Fig. 3.

PPARδ activates protein and gene expression of perilipin5 in C2C12 cells. A: C2C12 cells were differentiated until day 6 and stimulated 24 h with vehicle (0.1% DMSO) or agonists for PPARα (WY-14643; 10 μM), PPARδ (GW501516; 0.1 μM), or PPARγ (Rosi/BRL-49653, 1 μM; Tro, 1 μM; and GW1929, 1 μM), or an antagonist for PPARγ (GW9662; 1 μM). All wells received equal amounts of vehicle (0.1% DMSO). Relative gene expression of Plin2-Plin5 normalized to 36B4. B: C2C12 cells were transfected with pcDNA3 vector (control) or various pcDNA3-PPAR expression vectors at day 0, differentiated for 3 days and stimulated with selective PPAR activators for 24 h. Activators of PPARα (WY-14643; 10 μM), PPARδ (GW501516; 0.1 μM), or PPARγ (Rosi/BRL-49653; 1 μM). Relative gene expression of Plin2-5 normalized to 36B4. Results are presented as mean ± SD (n = 3, *P > 0.05, **P > 0.01). C: C2C12 cells were transfected with pcDNA3-6xHis-V5-PPARα, -PPARδ, or -PPARγ expression vectors and the relative expression level of each PPAR isoform was determined by Western blot using a His antibody.
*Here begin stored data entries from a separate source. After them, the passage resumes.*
==> config.mk <==
export PLATFORM = sky130hd
export DESIGN_NAME = xor_crc_serial
export DESIGN_NICKNAME = d
export VERILOG_FILES = /design/src/rtl/xor_crc_pkg.sv /design/src/rtl/xor_crc_step.sv /design/src/rtl/xor_crc_serial.sv
export SDC_FILE = /design/constraint.sdc
export NUM_CORES = 1
export LEC_CHECK = 0
export CORE_ASPECT_RATIO = 1.4
export CORE_MARGIN = 5
export CORE_UTILIZATION = 60
export DETAILED_ROUTE_END_ITERATION = 16
export PLACE_DENSITY = 0.85
export SLEW_MARGIN = 10
export SYNTH_ARGS = -nofsm -noshare
export SYNTH_HDL_FRONTEND = slang
export SYNTH_HIERARCHICAL = 1
export SYNTH_SLANG_ARGS = --single-unit
==> constraint.sdc <==
create_clock -name clk -period 3.9 [get_ports clk]
set_clock_uncertainty 0.2 [all_clocks]
set_input_delay 0.585 -clock clk [delete_from_list [all_inputs] [get_ports clk]]
set_output_delay 0.585 -clock clk [all_outputs]
set_load 0.02 [all_outputs]
==> src/rtl/xor_crc_pkg.sv <==
// Shared state encodings and CRC-8 defaults for the serial CRC engine.
package xor_crc_pkg;

   typedef enum logic [1:0] {
      ST_IDLE = 2'd0,
      ST_BUSY = 2'd1,
      ST_DONE = 2'd2
   } state_t;

   localparam logic [7:0] CRC8_POLY   = 8'h07;
   localparam logic [7:0] CRC8_INIT   = 8'h00;
   localparam logic [7:0] CRC8_XOROUT = 8'h00;

endpackage

==> src/rtl/xor_crc_step.sv <==
// Combinational single-bit CRC update, MSB-first, implicit x^WIDTH term.
module xor_crc_step #(
   parameter int               WIDTH = 8,
   parameter logic [WIDTH-1:0] POLY  = 8'h07
) (
   input  logic [WIDTH-1:0] crc_in,
   input  logic             bit_in,
   output logic [WIDTH-1:0] crc_out
);

   logic fb;

   assign fb = crc_in[WIDTH-1] ^ bit_in;

   genvar gi;
   generate
      for (gi = 0; gi < WIDTH; gi++) begin : g_bit
         if (gi == 0) begin : g_lsb
            assign crc_out[gi] = fb & POLY[gi];
         end else begin : g_upper
            assign crc_out[gi] = crc_in[gi-1] ^ (fb & POLY[gi]);
         end
      end
   endgenerate

endmodule

==> src/rtl/xor_crc_serial.sv <==
// Serial CRC engine with frame bit count and valid/ready result hold.
// Define XOR_CRC_CHECK_EN to add the crc_ok residue-check output.
module xor_crc_serial
   import xor_crc_pkg::*;
#(
   parameter int               WIDTH  = 8,
   parameter logic [WIDTH-1:0] POLY   = WIDTH'(CRC8_POLY),
   parameter logic [WIDTH-1:0] INIT   = WIDTH'(CRC8_INIT),
   parameter logic [WIDTH-1:0] XOROUT = WIDTH'(CRC8_XOROUT),
   parameter int               CNT_W  = 16
) (
   input  logic             clk,
   input  logic             rst_n,
   input  logic             in_valid,
   input  logic             in_bit,
   input  logic             in_last,
   output logic             in_ready,
   output logic             out_valid,
   input  logic             out_ready,
`ifdef XOR_CRC_CHECK_EN
   output logic             crc_ok,
`endif
   output logic [WIDTH-1:0] out_crc,
   output logic [CNT_W-1:0] out_len
);

   state_t             state_reg, state_next;
   logic [WIDTH-1:0]   crc_reg, crc_next;
   logic [CNT_W-1:0]   cnt_reg, cnt_next;
   logic               in_ready_reg, in_ready_next;
   logic               out_valid_reg, out_valid_next;
   logic [WIDTH-1:0]   out_crc_reg, out_crc_next;
   logic [CNT_W-1:0]   out_len_reg, out_len_next;
`ifdef XOR_CRC_CHECK_EN
   logic               crc_ok_reg, crc_ok_next;
`endif

   logic               beat;
   logic [WIDTH-1:0]   crc_step;
   logic [CNT_W-1:0]   cnt_inc;

   xor_crc_step #(
      .WIDTH (WIDTH),
      .POLY  (POLY)
   ) u_step (
      .crc_in  (crc_reg),
      .bit_in  (in_bit),
      .crc_out (crc_step)
   );

   assign beat    = in_valid & in_ready_reg;
   // Counter sticks at all-ones rather than wrapping on very long frames.
   assign cnt_inc = (cnt_reg == {CNT_W{1'b1}}) ? cnt_reg : cnt_reg + CNT_W'(1);

   always_comb begin
      state_next     = state_reg;
      crc_next       = crc_reg;
      cnt_next       = cnt_reg;
      in_ready_next  = in_ready_reg;
      out_valid_next = out_valid_reg;
      out_crc_next   = out_crc_reg;
      out_len_next   = out_len_reg;
`ifdef XOR_CRC_CHECK_EN
      crc_ok_next    = crc_ok_reg;
`endif
      case (state_reg)
         ST_IDLE, ST_BUSY: begin
            if (beat) begin
               crc_next = crc_step;
               cnt_next = cnt_inc;
               if (in_last) begin
                  state_next     = ST_DONE;
                  in_ready_next  = 1'b0;
                  out_valid_next = 1'b1;
                  out_crc_next   = crc_step ^ XOROUT;
                  out_len_next   = cnt_inc;
`ifdef XOR_CRC_CHECK_EN
                  crc_ok_next    = (crc_step == '0);
`endif
               end else begin
                  state_next = ST_BUSY;
               end
            end
         end
         ST_DONE: begin
            // in_ready stays low through the handshake cycle: one bubble per frame.
            if (out_ready) begin
               state_next     = ST_IDLE;
               crc_next       = INIT;
               cnt_next       = '0;
               in_ready_next  = 1'b1;
               out_valid_next = 1'b0;
            end
         end
         default: begin
            state_next     = ST_IDLE;
            crc_next       = INIT;
            cnt_next       = '0;
            in_ready_next  = 1'b1;
            out_valid_next = 1'b0;
         end
      endcase
   end

   always_ff @(posedge clk or negedge rst_n) begin
      if (!rst_n) begin
         state_reg     <= ST_IDLE;
         crc_reg       <= INIT;
         cnt_reg       <= '0;
         in_ready_reg  <= 1'b1;
         out_valid_reg <= 1'b0;
         out_crc_reg   <= '0;
         out_len_reg   <= '0;
`ifdef XOR_CRC_CHECK_EN
         crc_ok_reg    <= 1'b0;
`endif
      end else begin
         state_reg     <= state_next;
         crc_reg       <= crc_next;
         cnt_reg       <= cnt_next;
         in_ready_reg  <= in_ready_next;
         out_valid_reg <= out_valid_next;
         out_crc_reg   <= out_crc_next;
         out_len_reg   <= out_len_next;
`ifdef XOR_CRC_CHECK_EN
         crc_ok_reg    <= crc_ok_next;
`endif
      end
   end

   assign in_ready  = in_ready_reg;
   assign out_valid = out_valid_reg;
   assign out_crc   = out_crc_reg;
   assign out_len   = out_len_reg;
`ifdef XOR_CRC_CHECK_EN
   assign crc_ok    = crc_ok_reg;
`endif

endmodule

Yosys cells after proc, flatten, opt, wreduce, memory -nomap -nowiden
Cells that the tools add are included.
Operators by class
  shift operators: 0
  eq/ne operators: 6
  reductions and logical operators: 5
  multiplexer cells: 19
  multipliers: 0
  order comparisons: 0
  add/sub/neg operators: 1
  bitwise logic cells: 4
  divide/modulo/power cells: 0
Operator list (number)
  16-bit 2-to-1 mux: 3
  16-bit case mux with 2 select lines: 1
  16-bit by 1-bit adder with 16-bit output, second input constant: 1
  16-bit equality test, second input constant: 1
  8-bit 2-to-1 mux: 2
  8-bit case mux with 2 select lines: 1
  1-bit 2-to-1 mux: 6
  2-bit 2-to-1 mux: 3
  2-bit != test, second input constant: 3
  3-bit AND reduction: 2
  1-bit case mux with 2 select lines: 2
  2-bit case mux with 2 select lines: 1
  1-bit bitwise XOR: 3
  2-bit by 1-bit equality test with 1-bit output, second input constant: 1
  2-bit equality test, second input constant: 1
  2-bit zero test: 1
  2-bit AND reduction: 1
  2-bit OR reduction: 1
  1-bit AND: 1
Storage, ports and cells
  bits in latches: 0
  flip-flop bits (word level): 52
  memories kept: 0
  memory bits (read-only): 0
  word-level logic and storage cells: 42
  bits in writable memories: 0
  output and inout bits: 26
  bits of input ports: 6

Depth between registers and ports, before layout
Gate-level depths: netlist (run 1).
  word-level depth: 4
  depth in mapped cells: 8

Hierarchy
Netlist (run 1), hierarchy kept.
By module, submodules not included
  xor_crc_serial: area an instance 2691.3 um^2, times used 1, cells an instance 301, sequential area each 1302.5 um^2
  xor_crc_step: area an instance 101.3 um^2, times used 1, cells an instance 9, sequential area each 0.0 um^2

Worst setup path before layout (run 1)
OpenSTA, ideal clock, no wires.
  kind: reg2reg
  start: register cnt_reg[0]
  end: register cnt_reg[5]
  slack: 1618 ps
  buffers on the path: 3
  clock period less this slack: 2282 ps
  arrival: 2013 ps
  stages on the path, launching flop included: 9
  cell sequence: dfrtp_1 > ha_1 > buf_2 > nand4_4 > or4_1 > buf_2 > buf_6 > a211o_1 > nand3_1
Between the ends
  cells in the longest elaborated chain, start to end: 4
  elaborated cells between the ends (all ways): 5
  those cells by class: add/sub (1); eq/ne (1); mux (3)
Ends and longest elaborated chain
  start: declaration: line xor_crc_serial.sv:29  | logic [CNT_W-1:0] cnt_reg, cnt_next;
  start signal: assignment: line xor_crc_serial.sv:120  | cnt_reg <= cnt_next;
  16-bit by 1-bit adder with 16-bit output or 16-bit equality test (tied branches): line xor_crc_serial.sv:53  | assign cnt_inc = (cnt_reg == {CNT_W{1'b1}}) ? cnt_reg : cnt_reg + CNT_W'(1);
  16-bit 2-to-1 mux *: line xor_crc_serial.sv:53
  16-bit 2-to-1 mux *: line xor_crc_serial.sv:68  | if (beat) begin
  16-bit case mux with 2 select lines *: line xor_crc_serial.sv:66  | case (state_reg)
Every way passes the cells marked *; elsewhere a longest branch is shown, timed or not. The select of a mux whose other input is x is not followed.
A chain may end at the register's enable or synchronous reset.

Final worst setup path (run 1)
  start: register cnt_reg[0]
  end: register out_len_reg[5], in the netlist out_len[5]
Between the ends
  cells in the longest elaborated chain, start to end: 2
  elaborated cells between the ends (all ways): 3
  those cells by class: add/sub (1); eq/ne (1); mux (1)
Ends and longest elaborated chain
  16-bit by 1-bit adder with 16-bit output or 16-bit equality test (tied branches): line xor_crc_serial.sv:53
  16-bit 2-to-1 mux *: line xor_crc_serial.sv:53
  end signal: assignment: line xor_crc_serial.sv:124  | out_len_reg <= out_len_next;
  end: declaration: line xor_crc_serial.sv:33  | logic [CNT_W-1:0] out_len_reg, out_len_next;
Every way passes the cells marked *; elsewhere a longest branch is shown, timed or not.

==> results.json, run 1 <==
{
  "status": "finished clean",
  "cp.buffers_inverters": 0,
  "async_flop_share_pct": 100,
  "power_density_nw_per_um2": 291,
  "final_nets": 327,
  "placementRows": 29,
  "top_layer_used": "met4",
  "insertion_delay_ps": 300,
  "cts.sink_count": 52,
  "dieHeight_um": 90.7,
  "worst_path_max_delay_cell": "or4_1",
  "drive_above_1_share_pct": 7.17,
  "synth_commonest_cells": "69 x nand2_1, 51 x dfrtp_1, 19 x clkbuf_1",
  "wl_per_cell_um": 15.9,
  "final.min_clock_period_ps": 2740,
  "cts_root_buf": "clkbuf_8",
  "cts_resized": 0,
  "fmax_mhz": 365,
  "cts.path.max_buffers": 2,
  "n_antenna_cell": 0,
  "grt_pass1_vias": 2315,
  "dp.cells": 375,
  "hp-class": "primary input to async pin",
  "synth_seq_cells": 52,
  "synth_top_area_share_pct": 45.7,
  "setup-violations-final": 0,
  "crit_arrival_ps": 2730,
  "antenna_found_initial": 0,
  "yosys-top-cells-area": "dfrtp_1 46%, nand2_1 9.3%, a21oi_1 2.7%",
  "vias_per_cell": 6.18,
  "synth_enable_flop_cells": 0,
  "numPortBuffers": 31,
  "h-tree-depth": 2,
  "hold_viol": 0,
  "yosysTopAreaCell": "dfrtp_1",
  "cp-end-kind": "register",
  "final_cell_count_no_fill": 383,
  "slew_headroom_pct": 35.2,
  "dr.pass1.iters": 4,
  "start_kind": "register",
  "rsz0062_at_grt": "false",
  "post_cts_buffers": 0,
  "cpLargestDelayFamily": "simple AND/OR/NAND/NOR gates",
  "place.detailed.hpwl_mm": 4.19,
  "max_stage_delay_ps": 870,
  "overflow": 0,
  "synth_area_um2": 2790,
  "initialDrtViolationCount": 156,
  "num_io_pins": 32,
  "placed_area_um2": 3050,
  "preCtsSetupSlack_ps": 1140,
  "vias": 2366,
  "hold_buffers": 0,
  "final_util_pct": 69.7,
  "worstPathRequired_ps": 3900,
  "met1Wirelength_mm": 2.43,
  "drt-total-wl_mm": 6.07,
  "grt_max_degree": 41,
  "post-synth-top-count-cell": "nand2_1",
  "finalInstanceArea_um2": 3160,
  "synth.distinct_cells": 55,
  "place.gp.congestion": 0.896,
  "worst_slack_ps": 1160,
  "maxCapViolCount": 0,
  "slew_violations": 0,
  "synth_ff_type": "dfrtp_1",
  "grt.total_usage_pct": 21.9,
  "synth.net_count": 317,
  "clk_pin_slew_ps": 90,
  "ir_drop_mv": 0.164,
  "syn_area_per_cell_um2": 9.01,
  "fin_tns_setup_ps": 0,
  "syn_inst": 310,
  "tightest_slew_ps": 964,
  "initial_core_util_pct": 61.6,
  "n_fill_cell": 363,
  "crit_type": "register to register",
  "yosysSeqAreaShare_pct": 46.6,
  "cts_buffers": 5,
  "dieWidth_um": 67.7,
  "p_leak_nw": 1.43,
  "wl_met2_mm": 3.12,
  "drc": 0,
  "dieArea_um2": 6140,
  "route.met3.wl_um": 359,
  "path_max_fanout": 15,
  "cp_cell_sequence": "ha_1 > nand4_4 > or4_1 > and3_1 > o31ai_1",
  "yosys_warnings": 6,
  "holdWs_ps": 192,
  "post-route-period-util_pct": 70.2,
  "power.total_mw": 0.919,
  "final_antenna_net_count": 0,
  "syn2layout_area_growth_pct": 13.1,
  "cts_tree": "done",
  "core_um2": 4540,
  "grt_pass1_wl_mm": 10.6
}
## power by group
part	total (mW)	leakage [nW]	switching (mW)	internal, mW
sequential	0.539	0.697	0	0.539
clock	0.359	0.0552	0.168	0.191
combinational	0.0216	0.677	0.0141	0.00748
total	0.919	1.43	0.182	0.737
## per-layer routing
| metal | vias up | GRT usage, % |
|---|---|---|
| met5 | - | 0 |
| met2 | 86 | 36.9 |
| met4 | 0 | 9.14 |
| met3 | 16 | 3.74 |
| li1 | 1121 | - |
| met1 | 1143 | 26.8 |
## kinds of logic after synthesis
kind of cell | count (synthesis) | share of synthesized area (%)
compound gates | 67 | 16.1
xor+xnor | 5 | 2.64
fa+ha+maj | 1 | 0.448
buf+inv | 36 | 6.18
flops | 52 | 46.6
mux | 4 | 1.48
simple gates | 145 | 26.5
## worst reg2reg max path: stages, from the launching register on
cell	delay, ps
dfrtp_1	440
ha_1	390
nand4_4	230
or4_1	870
and3_1	320
o31ai_1	190
## worst paths after layout
| kind | startpoint | endpoint | slack, ps | depth (start not counted) |
|---|---|---|---|---|
| setup / recovery | cnt_reg[0]$_DFFE_PN0P_ | out_len[5]$_DFFE_PN0P_ | 1160 | 5 |
| setup reg to reg | cnt_reg[0]$_DFFE_PN0P_ | out_len[5]$_DFFE_PN0P_ | 1160 | 5 |
| min in group clk | out_crc[1]$_DFFE_PN0P_ | out_crc[1]$_DFFE_PN0P_ | 280 | 2 |
| max in group asynchronous | rst_n | cnt_reg[11]$_DFFE_PN0P_ | 2590 | 2 |
| hold reg to reg | out_crc[1]$_DFFE_PN0P_ | out_crc[1]$_DFFE_PN0P_ | 280 | 2 |
| hold / removal | rst_n | out_valid$_DFFE_PN0P_ | 190 | 1 |
## cell type report
cell class	count	area, um2	share of cell area [%]
well taps	62	77.6	2.46
multi-input cells	222	1320	41.8
flip-flops and latches	52	1300	41.2
clock inverters	2	35.0	1.11
inverters	4	15.0	0.475
repair buffers	35	335	10.6
clock buffers	6	72.6	2.30
## placed cells by master, fill, tap and decap left out, drive strengths merged, types with 2 or more instances in the layout
| master | Yosys | final |
|---|---|---|
| a41oi | 2 | 2 |
| a221oi | 2 | 2 |
| nor3 | 7 | 7 |
| and3 | 3 | 3 |
| nand3 | 8 | 8 |
| o211ai | 3 | 3 |
| clkbuf | 20 | 6 |
| clkdlybuf4s50 | 0 | 30 |
| xnor2 | 2 | 2 |
| a21o | 3 | 3 |
| o21a | 2 | 2 |
| and4 | 4 | 4 |
| nor2 | 18 | 18 |
| o31ai | 6 | 6 |
| a21oi | 15 | 15 |
| nand4 | 8 | 8 |
| buf | 12 | 5 |
| inv | 4 | 4 |
| or4 | 3 | 3 |
| dfrtp | 51 | 51 |
| nor4 | 8 | 8 |
| nand2 | 69 | 69 |
| xor3 | 2 | 2 |
| mux2i | 3 | 3 |
| nor2b | 2 | 2 |
| a31oi | 10 | 10 |
| o21ai | 10 | 10 |
| nand3b | 8 | 8 |
| o21bai | 2 | 2 |
| a211o | 4 | 4 |
No activity file was read; power rests on OpenSTA's default activity.
==> run 2: changes to the inputs <==
CORE_UTILIZATION = 56   (was 60)
PLACE_DENSITY = 0.8   (was 0.85)
clock period = 2.68 ns   (was 3.9 ns; I/O delays follow)
==> run 2 against run 1 <==
Compared with the run above: hold slack worse by 190 ps; clock-buffer cell count unchanged; the run now ends with hold timing left; critical path depth unchanged; worst setup slack worse by 860 ps; clock power up 23%.
==> results.json, run 2 (synthesis results as in run 1) <==
{
  "rr_endpoint": "out_len[5]$_DFFE_PN0P_",
  "switchingPower_mw": 0.280,
  "grt_max_degree": 53,
  "post-route-period-util_pct": 88.6,
  "regArea_um2": 1300,
  "drc": 0,
  "place.gp.congestion": 0.902,
  "layout_common_cells": "69 x nand2_1, 51 x dfrtp_1, 30 x clkdlybuf4s50_1",
  "n_antenna_cell": 0,
  "antenna_found_initial": 0,
  "num_io_pins": 32,
  "final_cell_count_no_fill": 402,
  "grt_pass1_wl_mm": 10.7,
  "holdWs_ps": -2.55,
  "combPwrFrac_pct": 2.5,
  "start_kind": "register",
  "drt-total-wl_mm": 6.19,
  "initial_core_util_pct": 57.7,
  "h-tree-depth": 2,
  "max_stage_delay_ps": 810,
  "dieHeight_um": 93.6,
  "power.total_mw": 1.26,
  "clk_pin_slew_ps": 90,
  "placed_area_um2": 3180,
  "cts_tree": "done",
  "cts_resized": 0,
  "crit_arrival_ps": 2390,
  "finalInstanceArea_um2": 3270,
  "rrSetupSlack_ps": 300,
  "grt.total_usage_pct": 20.3,
  "dr.pass1.iters": 4,
  "violations": "hold timing",
  "ir_drop_mv": 0.276,
  "final_common_cell": "nand2_1",
  "power_density_nw_per_um2": 385,
  "final.min_clock_period_ps": 2380,
  "hold_viol": 2,
  "grt_pass1_vias": 2264,
  "p_leak_nw": 1.50,
  "status": "complete, but fails checks",
  "cts_buffers": 5,
  "slew_headroom_pct": 56.0,
  "dp.cells": 394,
  "fmax_mhz": 421,
  "syn2layout_area_growth_pct": 17.0,
  "wl_per_cell_um": 15.4,
  "setup-violations-final": 0,
  "fin_tns_setup_ps": 0,
  "cts_root_buf": "clkbuf_8",
  "slew_violations": 0,
  "p_int_mw": 0.978,
  "worstPathRequired_ps": 2700,
  "worst_path_max_delay_cell": "or4_1",
  "path_max_fanout": 15,
  "numPortBuffers": 31,
  "critPathLaunch": "cnt_reg[0]$_DFFE_PN0P_",
  "overflow": 0,
  "cpLargestDelayFamily": "simple AND/OR/NAND/NOR gates",
  "tightest_slew_ps": 661,
  "hp-class": "primary input to async pin",
  "cp-end-kind": "register",
  "multiInputGateArea_um2": 1320,
  "final_nets": 344,
  "dieWidth_um": 69.7,
  "crit_cells": 5,
  "rsz0062_at_grt": "false",
  "reg2reg_from": "cnt_reg[0]$_DFFE_PN0P_",
  "maxCapViolCount": 0,
  "n_fill_cell": 397,
  "worstSetupEndpoint": "out_len[5]$_DFFE_PN0P_",
  "cts.sink_count": 52,
  "post_cts_buffers": 0,
  "crit_type": "register to register",
  "final_antenna_net_count": 0,
  "vias": 2350,
  "cp.buffers_inverters": 0,
  "swShare_pct": 22.2,
  "clkPwrFrac_pct": 35.2,
  "cts.path.max_buffers": 2,
  "vias_per_cell": 5.85,
  "worst_r2r_path_depth": 5,
  "pwr-share-seq_pct": 62.3,
  "hold_buffers": 0,
  "placementRows": 30,
  "place.detailed.hpwl_mm": 4.40,
  "insertion_delay_ps": 310,
  "cp_cell_sequence": "ha_1 > nand4_4 > or4_1 > and3_1 > o31ai_1",
  "drive_above_1_share_pct": 11.8,
  "dieArea_um2": 6520,
  "initialDrtViolationCount": 196,
  "core_um2": 4840
}
run 2: cell count changes in the layout (fill, tap and decap cells not counted):
| cell | before | now |
|---|---|---|
| buf_4 | 4 | 21 |
| bufinv_16 | 1 | 0 |
| clkinvlp_4 | 0 | 1 |
run 2: metal layers:
| metal | global-route usage (%) | vias up | wire (um) |
|---|---|---|---|
| met5 | 0 | - | 0 |
| met4 | 7.35 | 0 | 111 |
| met3 | 2.90 | 11 | 248 |
| met2 | 35.7 | 65 | 3120 |
| met1 | 25.4 | 1120 | 2720 |
| li1 | - | 1154 | - |
run 2: how the worst min path moves through the flow:
| stage | start | to |
|---|---|---|
| floorplan | rst_n | cnt_reg[0]$_DFFE_PN0P_ |
| global placement | out_crc[6]$_DFFE_PN0P_ | out_crc[6]$_DFFE_PN0P_ |
| detailed placement | out_crc[7]$_DFFE_PN0P_ | out_crc[7]$_DFFE_PN0P_ |
| CTS | rst_n | out_valid$_DFFE_PN0P_ |
| global route | rst_n | out_valid$_DFFE_PN0P_ |
| finish | rst_n | out_valid$_DFFE_PN0P_ |
run 2: layout make-up:
class / count / share of cell area (%)
multi-input combinational: 222 / 40.4
tap: 64 / 2.45
inverter: 4 / 0.460
timing repair buffer: 52 / 14.2
clock inverter: 2 / 0.383
clock buffer: 6 / 2.22
sequential: 52 / 39.9
run 2: through the flow:
| stage | util, % | hold WS [ps] | worst slack (ps) |
|---|---|---|---|
| 3_5_place_dp | 65.7 | 261 | 283 |
| 5_1_grt | 67.5 | 52.4 | 152 |
| 6_report | 67.5 | -2.55 | 305 |
| 2_1_floorplan | - | -93.6 | 398 |
| 3_3_place_gp | 65.7 | 258 | 314 |
| 4_1_cts | 67.5 | 27.5 | 290 |
run 2: power groups by stage:
stage,Combinational [mW],Sequential (mW),Clock (mW)
floorplan,0.00713,0.800,0
global placement,0.0322,0.799,0
detailed placement,0.0328,0.799,0
CTS,0.0329,0.784,0.452
global route,0.0365,0.784,0.489
finish,0.0316,0.784,0.442
==> run 3: changes to the inputs <==
REMOVE_ABC_BUFFERS = 1   (was default)
==> run 3 against run 2 <==
Compared with the run above: the flow still finishes with violations (hold timing); non-clock buffer count decreased by 1; clock-buffer cell count did not move; worst setup slack improved by 4.6 ps; cell area up 0.15%; highest routed layer unchanged; total power up 2.8%; largest power group unchanged; wire length grew 1.2%; critical path type unchanged; global-route usage increased by 0.19 points; final cell count down 0.25%; sequential share of layout area shrank 0.061 points.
D, E: C2C12 cells were differentiated in the presence of a PPARδ activator (GW501516; 0.1 μM) and/or BSA-OA (100 μM) from day 0 until day 7. D: Relative gene expression of Plin2-5 normalized to 36B4. Results are presented as mean ± SD (n = 3). Statistical differences refer to BSA (**P < 0.01). E: The short perilipin5 (perilipin5 aa16-463) protein was increased following PPARδ agonist (GW501516) treatment. The Western blot shows two independent samples per treatment. F: C2C12 cells were transfected with pcDNA3-Plin2, -Plin2 aa125-425, -Plin5, or -Plin5 aa16-463 at day 0, differentiated for 3 days, and stimulated with BSA-OA (100 μM) for an additional 24 h. Perilipin2 and perilipin5 protein amounts were analyzed using specific perilipin antibodies. Each lane contains proteins pooled from three independent wells.